» **THE TASK**
Scan the records below and copy every line that contains the string "held".

» **EXCERPTED DATA**
==> src/rtl/key_pkg.sv <==
`default_nettype none
// ============================================================================
// Module   : key_pkg
// Purpose  : Shared types and constants for the key event block: one-hot
//            FSM state encodings, default 50 MHz timing constants and the
//            short timing constants used for simulation.
// Ports    : none (package)
// Revision : 1.0 - initial release
// ============================================================================
package key_pkg;

  // One-hot gesture states; any other pattern is treated as illegal.
  typedef enum logic [4:0] {
    ST_IDLE   = 5'b00001,
    ST_PRESS1 = 5'b00010,
    ST_WAIT2  = 5'b00100,
    ST_PRESS2 = 5'b01000,
    ST_LONG   = 5'b10000
  } key_state_e;

  // Default timing at 50 MHz.
  localparam int unsigned c_long_cnt_50m   = 50_000_000;  // 1 s
  localparam int unsigned c_dclick_cnt_50m = 15_000_000;  // 300 ms
  localparam int unsigned c_repeat_cnt_50m = 5_000_000;   // 100 ms
  localparam int unsigned c_cnt_w_50m      = 26;

  // Short timing for simulation.
  localparam int unsigned c_sim_long_cnt   = 20;
  localparam int unsigned c_sim_dclick_cnt = 10;
  localparam int unsigned c_sim_repeat_cnt = 4;

endpackage : key_pkg
`default_nettype wire

==> src/rtl/key_edge.sv <==
`default_nettype none
// ============================================================================
// Module   : key_edge
// Purpose  : Registers the previous key level and flags rising and falling
//            edges of the incoming level.
// Ports    : clk   - system clock
//            rst   - synchronous active-low reset
//            level - debounced key level (1 = pressed)
//            rise  - level went 0 -> 1 since last cycle (combinational)
//            fall  - level went 1 -> 0 since last cycle (combinational)
// Revision : 1.0 - initial release
// ============================================================================
module key_edge #(
  // Previous-level value forced by reset. A value of 1 hides a key that is
  // already held when reset releases until it is released and pressed again.
  parameter logic RESET_VAL = 1'b1
) (
  input  logic clk,
  input  logic rst,
  input  logic level,
  output logic rise,
  output logic fall
);

  logic level_q;
  logic level_d;

  always_comb begin
    level_d = level;
  end

  always_ff @(posedge clk) begin
    if (!rst) begin
      level_q <= RESET_VAL;
    end else begin
      level_q <= level_d;
    end
  end

  assign rise = level & ~level_q;
  assign fall = ~level & level_q;

endmodule : key_edge
`default_nettype wire

==> src/rtl/key_event.sv <==
`default_nettype none
// ============================================================================
// Module   : key_event
// Purpose  : Turns a debounced key level into one-cycle event pulses: press,
//            release, single click, double click, long press and auto-repeat.
// Ports    : clk        - system clock
//            rst        - synchronous active-low reset
//            key_state  - debounced key level (1 = pressed)
//            key_down   - pulse on each accepted press edge
//            key_up     - pulse on each release edge
//            key_click  - pulse when a single short press is confirmed
//            key_dclick - pulse when a double press is confirmed
//            key_long   - pulse when the hold reaches LONG_CNT cycles
//            key_repeat - pulse every REPEAT_CNT cycles while long-held
//            key_busy   - high while a gesture is in progress
// Revision : 1.0 - initial release
// ============================================================================
module key_event
  import key_pkg::*;
#(
  parameter int unsigned LONG_CNT   = c_long_cnt_50m,
  parameter int unsigned DCLICK_CNT = c_dclick_cnt_50m,
  parameter int unsigned REPEAT_CNT = c_repeat_cnt_50m,
  parameter int unsigned CNT_W      = c_cnt_w_50m
) (
  input  logic clk,
  input  logic rst,
  input  logic key_state,
  output logic key_down,
  output logic key_up,
  output logic key_click,
  output logic key_dclick,
  output logic key_long,
  output logic key_repeat,
  output logic key_busy
);

  // Terminal counts: each timer runs 0..N-1 and acts on the N-1 edge.
  localparam logic [CNT_W-1:0] c_long_last   = CNT_W'(LONG_CNT - 1);
  localparam logic [CNT_W-1:0] c_dclick_last = CNT_W'(DCLICK_CNT - 1);
  localparam logic [CNT_W-1:0] c_repeat_last = CNT_W'(REPEAT_CNT - 1);

  logic w_rise;
  logic w_fall;

  key_edge #(
    .RESET_VAL (1'b1)
  ) u_key_edge (
    .clk   (clk),
    .rst   (rst),
    .level (key_state),
    .rise  (w_rise),
    .fall  (w_fall)
  );

  key_state_e       state_q,  state_d;
  logic [CNT_W-1:0] cnt_q,    cnt_d;
  logic             down_q,   down_d;
  logic             up_q,     up_d;
  logic             click_q,  click_d;
  logic             dclick_q, dclick_d;
  logic             long_q,   long_d;
  logic             repeat_q, repeat_d;
  logic             busy_q,   busy_d;

  always_comb begin
    state_d  = state_q;
    cnt_d    = cnt_q;
    click_d  = 1'b0;
    dclick_d = 1'b0;
    long_d   = 1'b0;
    repeat_d = 1'b0;

    // Press/release pulses follow the edges regardless of gesture state.
    down_d   = w_rise;
    up_d     = w_fall;

    case (state_q)
      ST_IDLE: begin
        cnt_d = '0;
        if (w_rise) begin
          state_d = ST_PRESS1;
        end
      end

      ST_PRESS1: begin
        // Release wins over the long-press threshold on the same edge.
        if (w_fall) begin
          state_d = ST_WAIT2;
          cnt_d   = '0;
        end else if (cnt_q == c_long_last) begin
          state_d = ST_LONG;
          cnt_d   = '0;
          long_d  = 1'b1;
        end else begin
          cnt_d = cnt_q + 1'b1;
        end
      end

      ST_WAIT2: begin
        // A second press on the closing edge of the window still counts.
        if (w_rise) begin
          state_d = ST_PRESS2;
          cnt_d   = '0;
        end else if (cnt_q == c_dclick_last) begin
          state_d = ST_IDLE;
          cnt_d   = '0;
          click_d = 1'b1;
        end else begin
          cnt_d = cnt_q + 1'b1;
        end
      end

      ST_PRESS2: begin
        cnt_d = '0;
        if (w_fall) begin
          state_d  = ST_IDLE;
          dclick_d = 1'b1;
        end
      end

      ST_LONG: begin
        if (w_fall) begin
          state_d = ST_IDLE;
          cnt_d   = '0;
        end else if (cnt_q == c_repeat_last) begin
          cnt_d    = '0;
          repeat_d = 1'b1;
        end else begin
          cnt_d = cnt_q + 1'b1;
        end
      end

      default: begin
        // Non-one-hot state: recover silently.
        state_d = ST_IDLE;
        cnt_d   = '0;
      end
    endcase

    // Registered from the next state so it tracks state_q exactly.
    busy_d = (state_d != ST_IDLE);
  end

  always_ff @(posedge clk) begin
    if (!rst) begin
      state_q  <= ST_IDLE;
      cnt_q    <= '0;
      down_q   <= 1'b0;
      up_q     <= 1'b0;
      click_q  <= 1'b0;
      dclick_q <= 1'b0;
      long_q   <= 1'b0;
      repeat_q <= 1'b0;
      busy_q   <= 1'b0;
    end else begin
      state_q  <= state_d;
      cnt_q    <= cnt_d;
      down_q   <= down_d;
      up_q     <= up_d;
      click_q  <= click_d;
      dclick_q <= dclick_d;
      long_q   <= long_d;
      repeat_q <= repeat_d;
      busy_q   <= busy_d;
    end
  end

  assign key_down   = down_q;
  assign key_up     = up_q;
  assign key_click  = click_q;
  assign key_dclick = dclick_q;
  assign key_long   = long_q;
  assign key_repeat = repeat_q;
  assign key_busy   = busy_q;

endmodule : key_event
`default_nettype wire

» **ANSWER TO THIS PROBLEM**
  // already held when reset releases until it is released and pressed again.
//            key_repeat - pulse every REPEAT_CNT cycles while long-held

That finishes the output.